BEGIN MATERIAL SUPPLIED

--- config.mk ---
export PLATFORM = sky130hd
export DESIGN_NAME = bf3_merge_flat
export DESIGN_NICKNAME = d
export VERILOG_FILES = /design/src/bf3_pkg.sv /design/src/bf3_if.sv /design/src/bf3_merge.sv /design/src/flat_wrapper.sv
export SDC_FILE = /design/constraint.sdc
export NUM_CORES = 1
export LEC_CHECK = 0
export BUFFER_PORTS_ARGS = -buffer_cell sky130_fd_sc_hd__buf_2
export CAP_MARGIN = 40
export CORE_MARGIN = 1
export CORE_UTILIZATION = 37
export DETAILED_ROUTE_END_ITERATION = 10
export GPL_ROUTABILITY_DRIVEN = 0
export PLACE_DENSITY = 0.67
export SLEW_MARGIN = 0
export SYNTH_ARGS = -nofsm -noshare
export SYNTH_HDL_FRONTEND = slang
export SYNTH_SLANG_ARGS = --single-unit
--- constraint.sdc ---
create_clock -name clk -period 2.3 [get_ports clk]
set_input_delay 0.23 -clock clk [delete_from_list [all_inputs] [get_ports clk]]
set_output_delay 0.23 -clock clk [all_outputs]
set_load 0.02 [all_outputs]
--- src/bf3_pkg.sv ---
// ----------------------------------------------------------------------------
// bf3_pkg: shared definitions for the 3x3 box filter
// Sample widths, configuration register map, divide-by-nine constants and
// the types passed between the filter lanes and the result merge stage.
// ----------------------------------------------------------------------------
package bf3_pkg;

    // Sample geometry and build-time defaults.
    localparam int SAMPLE_BITS  = 8;
    localparam int IO_CHANNELS  = 3;
    localparam int MAX_WIDTH_DEF = 2048;
    localparam int CHANNELS_DEF  = 3;
    localparam int WINDOW_TAPS   = 9;
    localparam int MIN_WIDTH     = 2;

    // Configuration port.
    localparam int CFG_INDEX_BITS     = 2;
    localparam int CFG_DATA_BITS      = 13;
    localparam int IMAGE_WIDTH_BITS   = 12;
    localparam int CHANNEL_COUNT_BITS = 2;

    localparam logic [CFG_INDEX_BITS-1:0] REG_IMAGE_WIDTH   = 2'd0;
    localparam logic [CFG_INDEX_BITS-1:0] REG_IMAGE_HEIGHT  = 2'd1;
    localparam logic [CFG_INDEX_BITS-1:0] REG_CHANNEL_COUNT = 2'd2;

    localparam logic [IMAGE_WIDTH_BITS-1:0]   IMAGE_WIDTH_RESET   = 12'd2048;
    localparam logic [CHANNEL_COUNT_BITS-1:0] CHANNEL_COUNT_RESET = 2'd3;

    // Window sum of nine samples and its reciprocal multiply. The reciprocal
    // is rounded up, which gives the exact floor for any sum below 32768.
    localparam int SUM_BITS    = SAMPLE_BITS + 4;
    localparam int RECIP_SHIFT = 16;
    localparam int RECIP_BITS  = 13;
    localparam int PROD_BITS   = SUM_BITS + RECIP_BITS;
    localparam logic [RECIP_BITS-1:0] RECIP_9 =
        RECIP_BITS'((1 << RECIP_SHIFT) / WINDOW_TAPS + 1);

    // One sample per output channel.
    typedef logic [IO_CHANNELS-1:0][SAMPLE_BITS-1:0] bf3_io_pix_t;

    // Control that travels with a result pair.
    typedef struct packed {
        logic two;   // the item produced two results
        logic eoi;   // the second result is the bottom-right pixel
    } bf3_meta_t;

endpackage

END MATERIAL SUPPLIED

Copy out the records once more. Match them exactly.

## TASK RESULT:
--- config.mk ---
export PLATFORM = sky130hd
export DESIGN_NAME = bf3_merge_flat
export DESIGN_NICKNAME = d
export VERILOG_FILES = /design/src/bf3_pkg.sv /design/src/bf3_if.sv /design/src/bf3_merge.sv /design/src/flat_wrapper.sv
export SDC_FILE = /design/constraint.sdc
export NUM_CORES = 1
export LEC_CHECK = 0
export BUFFER_PORTS_ARGS = -buffer_cell sky130_fd_sc_hd__buf_2
export CAP_MARGIN = 40
export CORE_MARGIN = 1
export CORE_UTILIZATION = 37
export DETAILED_ROUTE_END_ITERATION = 10
export GPL_ROUTABILITY_DRIVEN = 0
export PLACE_DENSITY = 0.67
export SLEW_MARGIN = 0
export SYNTH_ARGS = -nofsm -noshare
export SYNTH_HDL_FRONTEND = slang
export SYNTH_SLANG_ARGS = --single-unit
--- constraint.sdc ---
create_clock -name clk -period 2.3 [get_ports clk]
set_input_delay 0.23 -clock clk [delete_from_list [all_inputs] [get_ports clk]]
set_output_delay 0.23 -clock clk [all_outputs]
set_load 0.02 [all_outputs]
--- src/bf3_pkg.sv ---
// ----------------------------------------------------------------------------
// bf3_pkg: shared definitions for the 3x3 box filter
// Sample widths, configuration register map, divide-by-nine constants and
// the types passed between the filter lanes and the result merge stage.
// ----------------------------------------------------------------------------
package bf3_pkg;

    // Sample geometry and build-time defaults.
    localparam int SAMPLE_BITS  = 8;
    localparam int IO_CHANNELS  = 3;
    localparam int MAX_WIDTH_DEF = 2048;
    localparam int CHANNELS_DEF  = 3;
    localparam int WINDOW_TAPS   = 9;
    localparam int MIN_WIDTH     = 2;

    // Configuration port.
    localparam int CFG_INDEX_BITS     = 2;
    localparam int CFG_DATA_BITS      = 13;
    localparam int IMAGE_WIDTH_BITS   = 12;
    localparam int CHANNEL_COUNT_BITS = 2;

    localparam logic [CFG_INDEX_BITS-1:0] REG_IMAGE_WIDTH   = 2'd0;
    localparam logic [CFG_INDEX_BITS-1:0] REG_IMAGE_HEIGHT  = 2'd1;
    localparam logic [CFG_INDEX_BITS-1:0] REG_CHANNEL_COUNT = 2'd2;

    localparam logic [IMAGE_WIDTH_BITS-1:0]   IMAGE_WIDTH_RESET   = 12'd2048;
    localparam logic [CHANNEL_COUNT_BITS-1:0] CHANNEL_COUNT_RESET = 2'd3;

    // Window sum of nine samples and its reciprocal multiply. The reciprocal
    // is rounded up, which gives the exact floor for any sum below 32768.
    localparam int SUM_BITS    = SAMPLE_BITS + 4;
    localparam int RECIP_SHIFT = 16;
    localparam int RECIP_BITS  = 13;
    localparam int PROD_BITS   = SUM_BITS + RECIP_BITS;
    localparam logic [RECIP_BITS-1:0] RECIP_9 =
        RECIP_BITS'((1 << RECIP_SHIFT) / WINDOW_TAPS + 1);

    // One sample per output channel.
    typedef logic [IO_CHANNELS-1:0][SAMPLE_BITS-1:0] bf3_io_pix_t;

    // Control that travels with a result pair.
    typedef struct packed {
        logic two;   // the item produced two results
        logic eoi;   // the second result is the bottom-right pixel
    } bf3_meta_t;

endpackage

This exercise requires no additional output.